DUBLIN — David Trimble, the former Northern Ireland leader who shared the 1998 Nobel Peace Prize for delivering narrow Protestant support for the Good Friday Agreement, died Monday, his family announced. He was 77.
Trimble was considered a hard-liner when he was elected leader of the Ulster Unionist Party in 1995 on a ticket vowing not to talk to, never mind compromise with, the Irish republicans of Sinn Féin.
Yet within three years, Trimble accepted a multiparty agreement that required him to form a coalition alongside his longtime enemies — a decision that won him Nobel honors but ultimately doomed his fragile leadership and vulnerable party.
From 1999 to 2002, Trimble was first minister atop a four-party administration that suffered repeated breakdowns because the outlawed Irish Republican Army refused to disarm as part of the Good Friday deal.
Among those who deserted the Ulster Unionists because of Trimble’s willingness to compromise were Arlene Foster and Jeffrey Donaldson, future leaders of the Democratic Unionist Party. Hostile to the Good Friday deal, the DUP soon overtook Trimble’s UUP on the Protestant side of the community.
By the time the IRA finally did disarm in 2005, creating new political space for Protestants to resume work with Sinn Féin, Trimble had resigned as Ulster Unionist leader following a string of electoral losses to the DUP.
His most famous international moment came during the May 1998 referendum on the Good Friday Agreement, when he joined Irish nationalist leader John Hume on stage alongside U2 singer Bono. He and Hume, leader of the Social Democratic and Labour Party that long advocated peace on Good Friday Agreement lines, went on to share that year’s Nobel Peace Prize.
In his address after being awarded the prize, Trimble expressed hopes that the Northern Ireland Assembly could foster a new society where British unionists and Irish nationalists no longer harbored “good reason to fear the other.”
“Ulster Unionists, fearful of being isolated on the island, built a solid house, but it was a cold house for Catholics,” Trimble said, describing Northern Ireland’s 1921 foundation as a Protestant-majority state within the U.K. “And northern nationalists, although they had a roof over their heads, seemed to us as if they meant to burn the house down.”
Today’s successors to Trimble and Hume, who died in 2020, paid tribute to Trimble as the man most responsible for keeping enough unionists at the negotiating table opposite Sinn Féin to make the Good Friday deal possible.
“He chose to grasp the opportunity for peace when it presented itself and sought to end the decades of violence that blighted his beloved Northern Ireland,” said current Ulster Unionist leader Doug Beattie. “He will forever be associated with the leadership he demonstrated in the negotiations that led up to the 1998 Belfast Agreement.”
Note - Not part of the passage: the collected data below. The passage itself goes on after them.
File: config.mk
export PLATFORM = sky130hd
export DESIGN_NAME = lidar_packet_receiver
export DESIGN_NICKNAME = d
export VERILOG_FILES = /design/src/lpr_pkg.sv /design/src/lpr_judge.sv /design/src/lidar_packet_receiver.sv
export SDC_FILE = /design/constraint.sdc
export NUM_CORES = 1
export LEC_CHECK = 0
export ABC_AREA = 1
export ABC_CLOCK_PERIOD_IN_PS = 5200
export BUFFER_PORTS_ARGS = -buffer_cell sky130_fd_sc_hd__buf_2
export CAP_MARGIN = 20
export CELL_PAD_IN_SITES_DETAIL_PLACEMENT = 1
export CELL_PAD_IN_SITES_GLOBAL_PLACEMENT = 1
export CORE_UTILIZATION = 54
export DETAILED_ROUTE_END_ITERATION = 6
export GPL_TIMING_DRIVEN = 0
export PLACE_DENSITY_LB_ADDON = 0.1
export SKIP_LAST_GASP = 1
export SLEW_MARGIN = 20
export SYNTH_ARGS = -nofsm -noshare
export SYNTH_HDL_FRONTEND = slang
export SYNTH_SLANG_ARGS = --single-unit
File: constraint.sdc
create_clock -name aclk -period 5.2 [get_ports aclk]
set_input_delay 1.3 -clock aclk [delete_from_list [all_inputs] [get_ports aclk]]
set_output_delay 1.3 -clock aclk [all_outputs]
set_load 0.01 [all_outputs]
File: src/lpr_pkg.sv
// Shared constants, types and helpers for the lidar packet receiver.
package lpr_pkg;

    // Packet framing
    localparam int PACKET_BYTES = 22;
    localparam int POS_W        = 5;
    localparam int CHK_BYTES    = 20;
    localparam logic [POS_W-1:0] LAST_POS = POS_W'(PACKET_BYTES - 1);
    localparam logic [7:0] START_BYTE  = 8'hFA;
    localparam logic [7:0] INDEX_LOW   = 8'hA0;
    localparam logic [7:0] SECTOR_BASE = 8'd160;

    // Two packet banks: one filling, one being judged
    localparam int MEM_DEPTH = 2 * PACKET_BYTES;
    localparam int ADDR_W    = $clog2(MEM_DEPTH);

    // Checksum accumulator
    localparam int ACC_W  = 27;
    localparam int FOLD_W = 15;

    // Read-out sequence: index byte, four distance words, low checksum byte
    localparam int READS  = 10;
    localparam int STEP_W = 4;

    typedef enum logic [1:0] {
        ST_ACCEPTED     = 2'd0,
        ST_BAD_INDEX    = 2'd1,
        ST_BAD_CHECKSUM = 2'd2
    } status_t;

    // Byte write into the packet store
    typedef struct packed {
        logic              en;
        logic [ADDR_W-1:0] addr;
        logic [7:0]        data;
    } wr_port_t;

    // Completed packet handed to the judge
    typedef struct packed {
        logic             start;
        logic             bank;
        logic [ACC_W-1:0] acc;
        logic [7:0]       last_byte;
    } job_t;

    // Store address of a packet position in a bank
    function automatic logic [ADDR_W-1:0] bank_addr(input logic bank,
                                                    input logic [POS_W-1:0] pos);
        logic [ADDR_W-1:0] base;
        base = bank ? ADDR_W'(PACKET_BYTES) : '0;
        return ADDR_W'(pos) + base;
    endfunction

    // Packet position fetched at each read-out step
    function automatic logic [POS_W-1:0] read_pos(input logic [STEP_W-1:0] step);
        logic [POS_W-1:0] p;
        case (step)
            4'd0:    p = 5'd1;
            4'd1:    p = 5'd4;
            4'd2:    p = 5'd5;
            4'd3:    p = 5'd8;
            4'd4:    p = 5'd9;
            4'd5:    p = 5'd12;
            4'd6:    p = 5'd13;
            4'd7:    p = 5'd16;
            4'd8:    p = 5'd17;
            4'd9:    p = 5'd20;
            default: p = 5'd1;
        endcase
        return p;
    endfunction

endpackage

File: src/lpr_judge.sv
// Packet store, read-out sequencer and result register of the lidar receiver.
module lpr_judge
    import lpr_pkg::*;
(
    input  logic                aclk,
    input  logic                aresetn,
    input  wr_port_t            wr,
    input  job_t                job,
    output logic                busy,
    output logic                m_valid,
    input  logic                m_ready,
    output logic [1:0]          m_status,
    output logic [6:0]          m_sector_index,
    output logic [13:0]         m_dist_a,
    output logic [13:0]         m_dist_b,
    output logic [13:0]         m_dist_c,
    output logic [13:0]         m_dist_d,
    output logic [3:0]          m_invalid_mask,
    output logic [15:0]         m_accepted_count
);

    // Packet store: two banks of 22 bytes
    logic [7:0] mem [MEM_DEPTH];

    // Sequencer and job state
    logic              busy_reg, busy_next;
    logic              issue_reg, issue_next;
    logic [STEP_W-1:0] step_reg, step_next;
    logic              rd_valid_reg;
    logic [STEP_W-1:0] rd_step_reg;
    logic [7:0]        rd_data_reg;
    logic              done_reg, done_next;
    logic              bank_reg;
    logic [ACC_W-1:0]  acc_reg;
    logic [7:0]        last_reg;
    logic [7:0]        cap_reg [READS];

    // Result register
    logic              m_valid_reg, m_valid_next;
    logic [15:0]       total_reg, total_next;
    status_t           status_reg, status_c;
    logic [6:0]        sector_reg, sector_c;
    logic [13:0]       dist_reg [4];
    logic [13:0]       dist_c [4];
    logic [3:0]        mask_reg, mask_c;

    logic              load;
    logic [ADDR_W-1:0] rd_addr;

    // Store write and registered read; fill and read-out use opposite banks
    assign rd_addr = bank_addr(bank_reg, read_pos(step_reg));

    always_ff @(posedge aclk) begin
        if (wr.en) begin
            mem[wr.addr] <= wr.data;
        end
        if (issue_reg) begin
            rd_data_reg <= mem[rd_addr];
        end
    end

    // Sequencer next state
    always_comb begin
        busy_next  = busy_reg;
        issue_next = issue_reg;
        step_next  = step_reg;
        done_next  = done_reg;
        if (job.start) begin
            busy_next  = 1'b1;
            issue_next = 1'b1;
            step_next  = '0;
        end else if (issue_reg) begin
            step_next = step_reg + 1'b1;
            if (step_reg == STEP_W'(READS - 1)) begin
                issue_next = 1'b0;
            end
        end
        if (rd_valid_reg && rd_step_reg == STEP_W'(READS - 1)) begin
            done_next = 1'b1;
        end
        if (load) begin
            done_next = 1'b0;
            busy_next = 1'b0;
        end
    end

    always_ff @(posedge aclk) begin
        if (!aresetn) begin
            busy_reg     <= 1'b0;
            issue_reg    <= 1'b0;
            step_reg     <= '0;
            rd_valid_reg <= 1'b0;
            rd_step_reg  <= '0;
            done_reg     <= 1'b0;
        end else begin
            busy_reg     <= busy_next;
            issue_reg    <= issue_next;
            step_reg     <= step_next;
            rd_valid_reg <= issue_reg;
            rd_step_reg  <= step_reg;
            done_reg     <= done_next;
        end
    end

    // Job capture and read-data collection
    always_ff @(posedge aclk) begin
        if (job.start) begin
            bank_reg <= job.bank;
            acc_reg  <= job.acc;
            last_reg <= job.last_byte;
        end
        if (rd_valid_reg) begin
            cap_reg[rd_step_reg] <= rd_data_reg;
        end
    end

    // Packet judgment from the collected bytes
    always_comb begin
        logic [FOLD_W-1:0] folded;
        logic [15:0]       received;
        logic              idx_ok;
        logic [15:0]       w;
        folded   = FOLD_W'(acc_reg[FOLD_W-1:0] + FOLD_W'(acc_reg[ACC_W-1:FOLD_W]));
        received = {last_reg, cap_reg[READS-1]};
        idx_ok   = (cap_reg[0] >= INDEX_LOW) && (cap_reg[0] < START_BYTE);
        if (!idx_ok) begin
            status_c = ST_BAD_INDEX;
        end else if ({1'b0, folded} != received) begin
            status_c = ST_BAD_CHECKSUM;
        end else begin
            status_c = ST_ACCEPTED;
        end
        sector_c = (status_c == ST_BAD_INDEX) ? '0 : 7'(cap_reg[0] - SECTOR_BASE);
        mask_c   = '0;
        for (int n = 0; n < 4; n++) begin
            w = {cap_reg[2 + 2 * n], cap_reg[1 + 2 * n]};
            dist_c[n] = '0;
            if (status_c == ST_ACCEPTED) begin
                if (w[15]) begin
                    mask_c[n] = 1'b1;
                end else begin
                    dist_c[n] = w[13:0];
                end
            end
        end
    end

    // Output register
    assign load = done_reg && (!m_valid_reg || m_ready);

    always_comb begin
        m_valid_next = m_valid_reg;
        total_next   = total_reg;
        if (m_valid_reg && m_ready) begin
            m_valid_next = 1'b0;
        end
        if (load) begin
            m_valid_next = 1'b1;
            if (status_c == ST_ACCEPTED) begin
                total_next = total_reg + 16'd1;
            end
        end
    end

    always_ff @(posedge aclk) begin
        if (!aresetn) begin
            m_valid_reg <= 1'b0;
            total_reg   <= '0;
        end else begin
            m_valid_reg <= m_valid_next;
            total_reg   <= total_next;
        end
    end

    always_ff @(posedge aclk) begin
        if (load) begin
            status_reg <= status_c;
            sector_reg <= sector_c;
            dist_reg   <= dist_c;
            mask_reg   <= mask_c;
        end
    end

    assign busy             = busy_reg;
    assign m_valid          = m_valid_reg;
    assign m_status         = status_reg;
    assign m_sector_index   = sector_reg;
    assign m_dist_a         = dist_reg[0];
    assign m_dist_b         = dist_reg[1];
    assign m_dist_c         = dist_reg[2];
    assign m_dist_d         = dist_reg[3];
    assign m_invalid_mask   = mask_reg;
    assign m_accepted_count = total_reg;

endmodule

File: src/lidar_packet_receiver.sv
// Top level of the lidar packet receiver: byte framing and running checksum.
//
//   channel  direction  handshake          payload
//   s_       in         s_valid / s_ready  s_rx_byte (8)
//   m_       out        m_valid / m_ready  m_status, m_sector_index, m_dist_a..d,
//                                          m_invalid_mask, m_accepted_count
//
// One byte is taken per cycle while s_ready is high. Each byte is written into
// one bank of a two-bank packet store; the checksum is accumulated as the bytes
// pass. After the last byte that bank is read out, one byte a cycle over ten
// reads, while the other bank fills; then the result register loads when free.
// The last byte of a packet waits only while the previous packet's read-out
// or its result is still pending. aresetn (synchronous) returns to hunting.
module lidar_packet_receiver
    import lpr_pkg::*;
(
    input  logic        aclk,
    input  logic        aresetn,
    input  logic        s_valid,
    output logic        s_ready,
    input  logic [7:0]  s_rx_byte,
    output logic        m_valid,
    input  logic        m_ready,
    output logic [1:0]  m_status,
    output logic [6:0]  m_sector_index,
    output logic [13:0] m_dist_a,
    output logic [13:0] m_dist_b,
    output logic [13:0] m_dist_c,
    output logic [13:0] m_dist_d,
    output logic [3:0]  m_invalid_mask,
    output logic [15:0] m_accepted_count
);

    logic             in_packet_reg, in_packet_next;
    logic [POS_W-1:0] count_reg, count_next;
    logic [ACC_W-1:0] acc_reg, acc_next;
    logic [7:0]       low_hold_reg, low_hold_next;
    logic             bank_reg, bank_next;

    logic             busy;
    logic             take;
    logic [POS_W-1:0] pos;
    logic [ACC_W-1:0] acc_base;
    wr_port_t         wr;
    job_t             job;

    // Hold only the closing byte while the judge is still occupied
    assign s_ready = !(in_packet_reg && count_reg == LAST_POS && busy);
    assign take    = s_valid && s_ready && (in_packet_reg || s_rx_byte == START_BYTE);
    assign pos      = in_packet_reg ? count_reg : '0;
    assign acc_base = in_packet_reg ? acc_reg : '0;

    // Framing and checksum next state
    always_comb begin
        in_packet_next = in_packet_reg;
        count_next     = count_reg;
        acc_next       = acc_reg;
        low_hold_next  = low_hold_reg;
        bank_next      = bank_reg;
        wr.en          = take;
        wr.addr        = bank_addr(bank_reg, pos);
        wr.data        = s_rx_byte;
        job.start      = 1'b0;
        job.bank       = bank_reg;
        job.acc        = acc_reg;
        job.last_byte  = s_rx_byte;
        if (take) begin
            acc_next = acc_base;
            if (pos < POS_W'(CHK_BYTES)) begin
                if (!pos[0]) begin
                    low_hold_next = s_rx_byte;
                end else begin
                    acc_next = ACC_W'({acc_base, 1'b0} + ACC_W'({s_rx_byte, low_hold_reg}));
                end
            end
            if (pos == LAST_POS) begin
                in_packet_next = 1'b0;
                count_next     = '0;
                job.start      = 1'b1;
                bank_next      = !bank_reg;
            end else begin
                in_packet_next = 1'b1;
                count_next     = pos + 1'b1;
            end
        end
    end

    always_ff @(posedge aclk) begin
        if (!aresetn) begin
            in_packet_reg <= 1'b0;
            count_reg     <= '0;
            acc_reg       <= '0;
            low_hold_reg  <= '0;
            bank_reg      <= 1'b0;
        end else begin
            in_packet_reg <= in_packet_next;
            count_reg     <= count_next;
            acc_reg       <= acc_next;
            low_hold_reg  <= low_hold_next;
            bank_reg      <= bank_next;
        end
    end

    lpr_judge u_judge (
        .aclk             (aclk),
        .aresetn          (aresetn),
        .wr               (wr),
        .job              (job),
        .busy             (busy),
        .m_valid          (m_valid),
        .m_ready          (m_ready),
        .m_status         (m_status),
        .m_sector_index   (m_sector_index),
        .m_dist_a         (m_dist_a),
        .m_dist_b         (m_dist_b),
        .m_dist_c         (m_dist_c),
        .m_dist_d         (m_dist_d),
        .m_invalid_mask   (m_invalid_mask),
        .m_accepted_count (m_accepted_count)
    );

endmodule

# Word-level counts from Yosys, hierarchy flattened
# Memories as Yosys holds them, arrays and structs flattened. A register that Yosys moved wholly into a read port is not among the register bits.
# Cells that the tools add are included.
[totals]
mem_bits_rw = 432
mem_bits_ro = 64
wordCells = 98
n_memories = 3
output_inout_bits = 87
register_bits = 176
[memory_table]
columns = ["name", "words", "width", "rd", "rd_clocked_by_memory_dff", "wr", "line", "source"]
rows = [
  ["u_judge.mem", 44, 8, 1, 1, 1, "lpr_judge.sv:23", "logic [7:0] mem [MEM_DEPTH];"],
  ["u_judge.cap_reg", 10, 8, 10, 4, 1, "lpr_judge.sv:36", "logic [7:0] cap_reg [READS];"],
  ["(name not given)", 16, 4, 1, 1, 0, "lpr_pkg.sv:57", "case (step)"],
]
[op_classes]
reduce_logical = 24
n_lt_le_gt_ge = 3
bitwise = 3
n_addsub = 8
n_eq_ne = 7
mux = 27
[op_table]
columns = ["op", "n"]
rows = [
  ["$mux 27", 3],
  ["$add 27x16->27", 1],
  ["$mux 5", 4],
  ["$add 16x1->16 const B", 1],
  ["$mux 1", 16],
  ["$ne 15x16->1", 1],
  ["$add 15x12->15", 1],
  ["$reduce_or 2->1", 6],
  ["$eq 5x5->1 const B", 2],
  ["$eq 4x4->1 const B", 2],
  ["$eq 8x8->1 const B", 1],
  ["$ge 8x8->1 const B", 1],
  ["$logic_and 1x1->1", 8],
  ["$lt 8x8->1 const B", 1],
  ["$mux 4", 2],
  ["$sub 7x6->7 const B", 1],
  ["$add 5x5->6", 1],
  ["$add 5x6->6", 1],
  ["$add 5x1->5 const B", 1],
  ["$lt 5x5->1 const B", 1],
  ["$add 4x1->4 const B", 1],
  ["$mux 2", 2],
  ["$reduce_and 2->1", 2],
  ["$logic_not 1->1", 3],
  ["6 further kinds", 9],
]

# Depth between registers and ports, before layout
# Gate-level depths: netlist of the first run.
[depth]
ltp_word = 9
depth_mapped = 19
ltp_nobuf = 17

# Modules after synthesis
# A second synthesis of the first run with hierarchy kept.
[unflattened]
cells_unflattened = 2533
hier_area_um2 = 26771.9
[modules_own_cells]
columns = ["mod", "area_each_um2", "seq_area_each_um2", "n_inst", "cells_each"]
rows = [
  ["lpr_judge", 23065.9, 16906.2, 1, 1906],
  ["lidar_packet_receiver", 3706.1, 840.8, 1, 627],
]

# Worst setup path after synthesis of the first run
# OpenSTA, ideal clock, no wires.
[synth_path]
path_kind = "in2reg"
start = "input port m_ready"
end = "register u_judge.total_reg[14] (netlist: u_judge.m_accepted_count[14])"
required_time_ps = 5087
arrival_time_ps = 3786
cell_stages = 11
n_path_buf = 0
setup_slack_ps = 1301
cell_sequence = "inv_1 nand2_1 nand2_1 inv_1 nand2_1 inv_1 nand2_1 nor3_1 nand4_1 nor2_1 nor2_1"
[synth_via]
elab_chain_cells = 3
[synth_lines]
columns = ["element", "line", "source"]
rows = [
  ["start, declared", "lidar_packet_receiver.sv:23", "input logic m_ready,"],
  ["$logic_or 1x1->1", "lpr_judge.sv:149", "assign load = done_reg && (!m_valid_reg || m_ready);"],
  ["$logic_and 1x1->1", "lpr_judge.sv:149", ""],
  ["named net u_judge.load", "lpr_judge.sv:47", "logic load;"],
  ["$reduce_and 2->1 (no line)", "--", ""],
  ["end signal, assigned", "lpr_judge.sv:171", "total_reg <= total_next;"],
  ["end, declared", "lpr_judge.sv:40", "logic [15:0] total_reg, total_next;"],
]
# The timed path passes the listed nets, and every way through them passes these cells.
# A chain may end at the register's enable or synchronous reset.

# Worst setup path after layout of the first run
[layout_path]
start = "input port s_rx_byte[7]"
end = "memory u_judge.mem[24][5] (enable)"
[layout_via]
elab_chain_cells = 5
[layout_lines]
columns = ["element", "line", "source"]
rows = [
  ["start, declared", "lidar_packet_receiver.sv:21", "input logic [7:0] s_rx_byte,"],
  ["$eq 8x8->1", "lidar_packet_receiver.sv:49", "assign take = s_valid && s_ready && (in_packet_reg || s_rx_byte == START_BYTE);"],
  ["$logic_or 1x1->1", "lidar_packet_receiver.sv:49", ""],
  ["$logic_and 1x1->1", "lidar_packet_receiver.sv:49", ""],
  ["$mux 1", "lpr_judge.sv:54", "if (wr.en) begin"],
  ["$mux 1 (not written as such)", "lpr_judge.sv:55", "mem[wr.addr] <= wr.data;"],
  ["end, declared", "lpr_judge.sv:23", ""],
]
# No other way between the ends.

==> results of run 1 <==
==> power breakdown <==
| group | leakage [nW] | internal (mW) | switching, mW |
|---|---|---|---|
| sequential | 5.61 | 5.35 | 0.00167 |
| combinational | 4.49 | 0.0123 | 0.0900 |
| clock | 1.06 | 2.73 | 1.97 |
| total | 11.1 | 8.09 | 2.06 |
==> cells by family (layout without fill, tap and decap cells) <==
logic type / after synthesis / after routing / share of synthesized area, %
XOR/XNOR: 26 / 26 / 0.870
AND/OR/NAND/NOR: 848 / 848 / 13.7
AO/OA/AOI/OAI: 497 / 497 / 10.4
adder cells (fa/ha/maj): 46 / 46 / 2.29
flip-flops: 616 / 616 / 67.8
buffers and inverters: 335 / 552 / 4.95
==> metal layers <==
layer  up-vias  global-route usage [%]  share of wire (%)
li1       8603                       -                  -
met1      9542                    40.9                 39
met2       895                    56.0                 49
met3       223                    5.69                7.0
met4         0                    15.7                4.8
met5         -                       0                  0
==> worst paths after layout <==
path,start,endpoint,cells past startpoint
worst min register to register,low_hold_reg[7],low_hold_reg[7],2
worst max-delay path,s_rx_byte[7],u_judge.mem[24][5],9
worst min-delay path,low_hold_reg[7],low_hold_reg[7],2
worst max register to register,in_packet_reg,u_judge.mem[23][0],12
==> Yosys cell counts, types with 2 or more instances <==
cell        n
a21oi_1    99
a31o_2      2
a31oi_1    11
and2_1      3
buf_1       2
buf_2       3
buf_6       4
clkbuf_1   92
dfxtp_1    75
edfxtp_1  541
fa_1        3
ha_1       43
inv_1     232
nand2_1   276
nand2_2     2
nand2_4     5
nand3_1    65
nand3_2     2
nand3b_1    7
nand4_1    30
nor2_1    396
nor2_2     36
nor3_1     15
nor4_1      3
o211ai_1    3
o21a_1      2
o21ai_0   261
o21bai_1    4
o221ai_1    9
o22ai_1    95
o311ai_0    2
o31ai_1     3
o32ai_1     2
or2_2       7
xnor2_1    13
xor2_1     13
==> stage by stage <==
| step | instance area, um^2 | setup WS, ns | hold WS, ns |
|---|---|---|---|
| floorplan | 26200 | 1.30 | 0.425 |
| global placement | 27400 | 0.0116 | 0.451 |
| detailed placement | 27400 | -0.168 | 0.462 |
| CTS | 29600 | 0.445 | 0.471 |
| global route | 29600 | 0.340 | 0.485 |
| finish | 29600 | 0.382 | 0.472 |
==> critical path, delay by kind of cell <==
family | cells | cell delay, ns
buffers and inverters | 2 | 1.10
AO/OA/AOI/OAI | 1 | 0.20
AND/OR/NAND/NOR | 6 | 2.40
==> final cells by class <==
| cell class | instances | area [um^2] |
|---|---|---|
| fillers | 5007 | 18100 |
| flip-flops and latches | 616 | 17700 |
| multi-input cells | 1417 | 7120 |
| clock buffers | 92 | 1950 |
| inverters | 234 | 886 |
| well taps | 615 | 769 |
| repair buffers | 98 | 531 |
| plain buffers | 101 | 413 |
| clock inverters | 27 | 216 |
SDLP leader Colum Eastwood praised Trimble as a figure who “demonstrated immense courage and took political risks that sustained the life of our fledgling peace process.”
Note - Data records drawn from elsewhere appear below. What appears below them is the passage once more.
## config.mk

```make
export PLATFORM = sky130hd
export DESIGN_NAME = inactivity_timeout_and_clock_unit
export DESIGN_NICKNAME = d
export VERILOG_FILES = /design/src/sv/itc_pkg.sv /design/src/sv/inactivity_timeout_and_clock_unit.sv
export SDC_FILE = /design/constraint.sdc
export NUM_CORES = 1
export LEC_CHECK = 0
export BUFFER_PORTS_ARGS = -buffer_cell sky130_fd_sc_hd__buf_4
export CAP_MARGIN = 10
export CORE_ASPECT_RATIO = 0.5
export CORE_MARGIN = 2
export CORE_UTILIZATION = 56
export CTS_CLUSTER_DIAMETER = 60
export DETAILED_ROUTE_END_ITERATION = 16
export PLACE_DENSITY = 0.88
export SYNTH_ARGS = -nofsm -noshare
export SYNTH_HDL_FRONTEND = slang
export SYNTH_SLANG_ARGS = --single-unit
```

## constraint.sdc

```tcl
create_clock -name clk -period 3.76 [get_ports clk]
set_input_delay 0 -clock clk [delete_from_list [all_inputs] [get_ports clk]]
set_output_delay 0 -clock clk [all_outputs]
set_load 0.1 [all_outputs]
```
“He doesn’t often get credit for it,” Eastwood said, “but without David Trimble’s fortitude, there would simply have been no agreement.”
Bertie Ahern, the former Irish prime minister who played a hands-on role in the Good Friday talks, praised Trimble’s determination to stick to an agreement even though it ultimately destroyed his party’s support base.
“I had many a row with him, but when he made a deal and settled something, he stuck by it,” Ahern said. “He paid a political price for that.”